▼

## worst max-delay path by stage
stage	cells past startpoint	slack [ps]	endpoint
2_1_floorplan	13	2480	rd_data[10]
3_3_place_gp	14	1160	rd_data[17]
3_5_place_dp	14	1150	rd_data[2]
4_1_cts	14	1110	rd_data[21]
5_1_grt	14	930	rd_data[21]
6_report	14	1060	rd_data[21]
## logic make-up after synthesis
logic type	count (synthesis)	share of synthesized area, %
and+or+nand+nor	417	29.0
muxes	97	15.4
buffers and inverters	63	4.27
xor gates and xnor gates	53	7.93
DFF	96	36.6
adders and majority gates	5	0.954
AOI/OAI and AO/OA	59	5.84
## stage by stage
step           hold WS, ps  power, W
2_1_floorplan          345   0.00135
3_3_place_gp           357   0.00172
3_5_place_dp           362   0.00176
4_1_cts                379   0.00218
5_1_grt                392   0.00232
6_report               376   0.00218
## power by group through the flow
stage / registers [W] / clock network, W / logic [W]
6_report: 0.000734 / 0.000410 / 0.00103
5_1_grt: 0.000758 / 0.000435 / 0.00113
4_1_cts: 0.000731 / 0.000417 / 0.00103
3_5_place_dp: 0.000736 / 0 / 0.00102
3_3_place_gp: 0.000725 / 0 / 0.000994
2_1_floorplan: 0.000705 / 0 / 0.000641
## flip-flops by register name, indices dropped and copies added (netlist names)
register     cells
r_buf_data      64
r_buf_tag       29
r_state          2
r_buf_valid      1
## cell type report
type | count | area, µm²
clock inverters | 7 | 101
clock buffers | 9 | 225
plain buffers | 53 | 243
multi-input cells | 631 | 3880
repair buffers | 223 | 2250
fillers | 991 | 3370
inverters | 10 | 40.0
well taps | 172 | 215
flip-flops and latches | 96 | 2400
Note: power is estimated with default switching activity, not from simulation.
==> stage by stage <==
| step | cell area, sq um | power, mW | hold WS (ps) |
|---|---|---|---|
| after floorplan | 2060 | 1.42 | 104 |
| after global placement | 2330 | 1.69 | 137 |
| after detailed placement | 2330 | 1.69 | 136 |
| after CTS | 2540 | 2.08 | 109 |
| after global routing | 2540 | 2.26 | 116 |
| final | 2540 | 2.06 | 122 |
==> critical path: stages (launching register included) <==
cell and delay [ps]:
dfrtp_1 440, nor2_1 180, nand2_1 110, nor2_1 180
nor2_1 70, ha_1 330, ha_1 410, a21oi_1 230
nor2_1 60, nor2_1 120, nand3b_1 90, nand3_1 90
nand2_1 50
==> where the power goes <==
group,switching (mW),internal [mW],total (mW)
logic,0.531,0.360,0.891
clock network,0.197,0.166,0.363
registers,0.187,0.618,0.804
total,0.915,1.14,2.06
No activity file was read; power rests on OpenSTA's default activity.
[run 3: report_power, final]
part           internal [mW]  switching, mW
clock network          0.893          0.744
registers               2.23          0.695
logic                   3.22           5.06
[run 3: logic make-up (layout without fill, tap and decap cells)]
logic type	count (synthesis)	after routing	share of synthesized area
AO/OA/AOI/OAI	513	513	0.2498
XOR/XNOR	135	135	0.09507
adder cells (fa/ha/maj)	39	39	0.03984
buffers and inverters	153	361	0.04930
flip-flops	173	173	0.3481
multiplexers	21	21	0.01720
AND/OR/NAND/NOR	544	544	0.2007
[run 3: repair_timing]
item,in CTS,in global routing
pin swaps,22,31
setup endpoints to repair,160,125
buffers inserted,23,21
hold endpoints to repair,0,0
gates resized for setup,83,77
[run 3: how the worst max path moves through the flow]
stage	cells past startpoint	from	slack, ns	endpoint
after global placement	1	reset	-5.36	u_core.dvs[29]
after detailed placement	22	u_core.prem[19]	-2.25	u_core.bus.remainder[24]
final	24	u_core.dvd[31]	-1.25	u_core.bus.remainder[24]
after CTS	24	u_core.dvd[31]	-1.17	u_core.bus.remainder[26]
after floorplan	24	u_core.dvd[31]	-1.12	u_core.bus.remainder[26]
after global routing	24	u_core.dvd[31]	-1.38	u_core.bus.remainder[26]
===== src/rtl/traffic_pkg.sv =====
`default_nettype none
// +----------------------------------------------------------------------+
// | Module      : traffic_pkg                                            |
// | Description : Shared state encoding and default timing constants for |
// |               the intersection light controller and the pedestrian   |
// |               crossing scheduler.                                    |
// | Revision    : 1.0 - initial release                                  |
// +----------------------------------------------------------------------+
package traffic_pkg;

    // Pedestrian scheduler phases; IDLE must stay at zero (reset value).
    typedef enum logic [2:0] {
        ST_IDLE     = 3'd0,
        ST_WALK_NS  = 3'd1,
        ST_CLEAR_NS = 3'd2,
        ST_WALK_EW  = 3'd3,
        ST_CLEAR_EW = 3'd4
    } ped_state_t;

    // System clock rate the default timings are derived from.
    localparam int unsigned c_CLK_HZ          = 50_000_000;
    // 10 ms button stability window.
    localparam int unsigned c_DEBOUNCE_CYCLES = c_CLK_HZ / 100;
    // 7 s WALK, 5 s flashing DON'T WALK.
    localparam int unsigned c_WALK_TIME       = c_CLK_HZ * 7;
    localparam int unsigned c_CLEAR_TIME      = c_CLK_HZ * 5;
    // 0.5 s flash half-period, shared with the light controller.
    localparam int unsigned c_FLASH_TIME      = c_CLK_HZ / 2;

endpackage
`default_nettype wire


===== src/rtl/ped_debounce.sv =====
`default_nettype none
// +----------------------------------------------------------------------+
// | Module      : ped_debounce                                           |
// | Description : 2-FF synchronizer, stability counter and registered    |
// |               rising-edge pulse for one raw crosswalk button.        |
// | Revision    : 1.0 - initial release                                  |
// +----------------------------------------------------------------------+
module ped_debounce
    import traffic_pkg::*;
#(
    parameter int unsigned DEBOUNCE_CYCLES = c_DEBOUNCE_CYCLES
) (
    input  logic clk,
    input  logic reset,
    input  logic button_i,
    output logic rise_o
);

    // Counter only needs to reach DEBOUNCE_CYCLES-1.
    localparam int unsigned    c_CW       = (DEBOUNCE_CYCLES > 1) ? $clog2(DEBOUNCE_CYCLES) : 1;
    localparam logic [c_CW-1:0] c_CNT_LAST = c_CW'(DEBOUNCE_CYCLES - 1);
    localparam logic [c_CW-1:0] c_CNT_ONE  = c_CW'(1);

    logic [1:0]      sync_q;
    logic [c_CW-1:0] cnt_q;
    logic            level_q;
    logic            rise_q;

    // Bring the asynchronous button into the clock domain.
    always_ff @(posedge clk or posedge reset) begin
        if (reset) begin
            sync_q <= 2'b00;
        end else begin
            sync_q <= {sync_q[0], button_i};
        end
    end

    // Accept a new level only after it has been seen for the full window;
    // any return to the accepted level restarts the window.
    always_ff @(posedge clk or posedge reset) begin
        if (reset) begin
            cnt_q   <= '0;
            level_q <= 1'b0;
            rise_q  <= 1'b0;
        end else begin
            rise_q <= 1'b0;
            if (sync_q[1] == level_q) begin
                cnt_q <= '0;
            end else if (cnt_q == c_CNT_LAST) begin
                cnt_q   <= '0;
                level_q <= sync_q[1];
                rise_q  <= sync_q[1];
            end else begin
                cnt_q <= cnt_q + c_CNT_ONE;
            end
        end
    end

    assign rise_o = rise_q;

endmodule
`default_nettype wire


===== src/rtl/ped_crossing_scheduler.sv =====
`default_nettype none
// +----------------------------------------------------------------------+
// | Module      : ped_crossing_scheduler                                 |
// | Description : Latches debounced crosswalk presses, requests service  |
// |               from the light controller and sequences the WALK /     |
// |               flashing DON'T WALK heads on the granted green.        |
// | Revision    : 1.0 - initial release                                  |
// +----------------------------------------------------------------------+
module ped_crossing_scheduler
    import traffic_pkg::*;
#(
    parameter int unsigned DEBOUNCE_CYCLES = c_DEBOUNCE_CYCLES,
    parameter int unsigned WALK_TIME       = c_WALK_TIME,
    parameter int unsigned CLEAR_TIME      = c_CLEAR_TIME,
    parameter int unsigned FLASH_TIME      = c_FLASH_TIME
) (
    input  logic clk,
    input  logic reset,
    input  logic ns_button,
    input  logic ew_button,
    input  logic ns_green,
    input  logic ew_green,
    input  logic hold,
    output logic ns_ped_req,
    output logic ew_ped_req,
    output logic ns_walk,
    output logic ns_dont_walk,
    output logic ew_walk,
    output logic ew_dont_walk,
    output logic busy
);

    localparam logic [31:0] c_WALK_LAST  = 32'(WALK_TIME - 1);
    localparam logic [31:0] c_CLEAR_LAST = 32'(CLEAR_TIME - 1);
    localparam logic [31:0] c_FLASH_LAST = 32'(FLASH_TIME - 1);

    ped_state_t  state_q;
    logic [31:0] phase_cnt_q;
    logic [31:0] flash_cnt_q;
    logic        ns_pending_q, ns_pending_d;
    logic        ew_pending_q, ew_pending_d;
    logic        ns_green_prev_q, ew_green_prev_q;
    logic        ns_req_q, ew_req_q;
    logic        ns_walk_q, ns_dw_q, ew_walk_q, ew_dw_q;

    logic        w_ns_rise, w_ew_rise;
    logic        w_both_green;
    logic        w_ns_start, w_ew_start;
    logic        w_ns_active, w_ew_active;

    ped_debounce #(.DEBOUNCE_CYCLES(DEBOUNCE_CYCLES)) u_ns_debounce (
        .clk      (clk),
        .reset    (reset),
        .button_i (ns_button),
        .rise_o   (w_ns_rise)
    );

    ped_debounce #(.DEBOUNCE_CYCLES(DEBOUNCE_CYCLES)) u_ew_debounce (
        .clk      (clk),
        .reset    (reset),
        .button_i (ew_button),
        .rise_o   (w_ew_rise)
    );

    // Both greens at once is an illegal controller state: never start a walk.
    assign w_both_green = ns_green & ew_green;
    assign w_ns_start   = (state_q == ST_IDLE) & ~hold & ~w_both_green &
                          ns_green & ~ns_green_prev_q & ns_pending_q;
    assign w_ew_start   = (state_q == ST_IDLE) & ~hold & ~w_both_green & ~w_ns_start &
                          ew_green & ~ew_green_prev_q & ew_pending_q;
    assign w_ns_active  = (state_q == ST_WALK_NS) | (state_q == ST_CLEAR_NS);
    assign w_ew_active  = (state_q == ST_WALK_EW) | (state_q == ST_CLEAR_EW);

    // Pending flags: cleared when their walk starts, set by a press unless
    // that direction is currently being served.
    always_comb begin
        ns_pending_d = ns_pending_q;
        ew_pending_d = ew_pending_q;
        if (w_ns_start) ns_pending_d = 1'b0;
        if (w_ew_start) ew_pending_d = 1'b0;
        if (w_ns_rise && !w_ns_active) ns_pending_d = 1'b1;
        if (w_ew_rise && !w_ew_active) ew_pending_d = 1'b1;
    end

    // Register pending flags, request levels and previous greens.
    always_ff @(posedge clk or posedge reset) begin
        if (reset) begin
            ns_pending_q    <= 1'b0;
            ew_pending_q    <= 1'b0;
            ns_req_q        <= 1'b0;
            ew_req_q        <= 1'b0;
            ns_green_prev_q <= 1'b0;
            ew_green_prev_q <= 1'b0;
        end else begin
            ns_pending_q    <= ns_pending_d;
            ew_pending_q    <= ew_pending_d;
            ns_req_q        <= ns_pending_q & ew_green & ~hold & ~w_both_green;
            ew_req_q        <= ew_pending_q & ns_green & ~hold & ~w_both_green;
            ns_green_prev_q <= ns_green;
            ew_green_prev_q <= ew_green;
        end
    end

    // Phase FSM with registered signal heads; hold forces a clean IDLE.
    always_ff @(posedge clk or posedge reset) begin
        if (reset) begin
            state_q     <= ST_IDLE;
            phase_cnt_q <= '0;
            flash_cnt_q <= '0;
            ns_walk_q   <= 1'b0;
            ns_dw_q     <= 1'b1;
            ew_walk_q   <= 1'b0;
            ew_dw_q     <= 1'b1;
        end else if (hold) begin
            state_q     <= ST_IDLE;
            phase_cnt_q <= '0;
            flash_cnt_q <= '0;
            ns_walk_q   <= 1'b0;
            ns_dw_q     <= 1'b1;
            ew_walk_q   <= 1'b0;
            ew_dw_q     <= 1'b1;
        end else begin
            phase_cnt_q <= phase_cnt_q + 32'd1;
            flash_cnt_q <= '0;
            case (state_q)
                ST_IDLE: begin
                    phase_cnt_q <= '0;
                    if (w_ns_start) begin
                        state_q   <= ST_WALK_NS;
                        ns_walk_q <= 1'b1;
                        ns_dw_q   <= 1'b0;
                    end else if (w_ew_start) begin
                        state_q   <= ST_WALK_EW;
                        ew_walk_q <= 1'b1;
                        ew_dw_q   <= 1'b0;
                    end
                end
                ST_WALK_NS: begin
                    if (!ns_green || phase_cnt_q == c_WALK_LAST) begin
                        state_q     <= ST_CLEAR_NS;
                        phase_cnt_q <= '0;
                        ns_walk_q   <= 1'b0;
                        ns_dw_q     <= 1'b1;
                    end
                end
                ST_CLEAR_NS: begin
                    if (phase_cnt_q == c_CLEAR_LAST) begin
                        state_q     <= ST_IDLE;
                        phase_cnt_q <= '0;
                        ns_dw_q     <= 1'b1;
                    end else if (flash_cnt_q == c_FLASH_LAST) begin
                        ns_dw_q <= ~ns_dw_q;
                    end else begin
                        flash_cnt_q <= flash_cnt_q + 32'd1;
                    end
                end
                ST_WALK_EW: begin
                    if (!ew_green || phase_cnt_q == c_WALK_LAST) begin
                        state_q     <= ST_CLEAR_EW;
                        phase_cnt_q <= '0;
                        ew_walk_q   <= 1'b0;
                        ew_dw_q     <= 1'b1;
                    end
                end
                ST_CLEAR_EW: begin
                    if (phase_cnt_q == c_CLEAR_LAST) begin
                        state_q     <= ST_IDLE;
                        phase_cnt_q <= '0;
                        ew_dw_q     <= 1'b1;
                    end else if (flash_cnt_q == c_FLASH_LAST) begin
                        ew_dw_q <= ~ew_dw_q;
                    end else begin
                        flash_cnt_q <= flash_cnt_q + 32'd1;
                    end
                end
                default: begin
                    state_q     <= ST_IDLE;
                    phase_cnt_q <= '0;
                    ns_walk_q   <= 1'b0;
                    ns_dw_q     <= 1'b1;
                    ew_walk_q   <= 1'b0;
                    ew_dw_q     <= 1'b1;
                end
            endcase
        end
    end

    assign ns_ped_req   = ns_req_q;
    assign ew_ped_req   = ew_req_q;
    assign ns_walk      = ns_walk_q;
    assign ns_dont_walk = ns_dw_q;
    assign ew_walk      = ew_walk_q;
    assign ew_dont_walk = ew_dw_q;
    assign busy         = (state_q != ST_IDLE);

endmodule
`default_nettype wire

▲

(Task description) The reply should hold only how many lines in the material include the word "delay".

(Written response) 2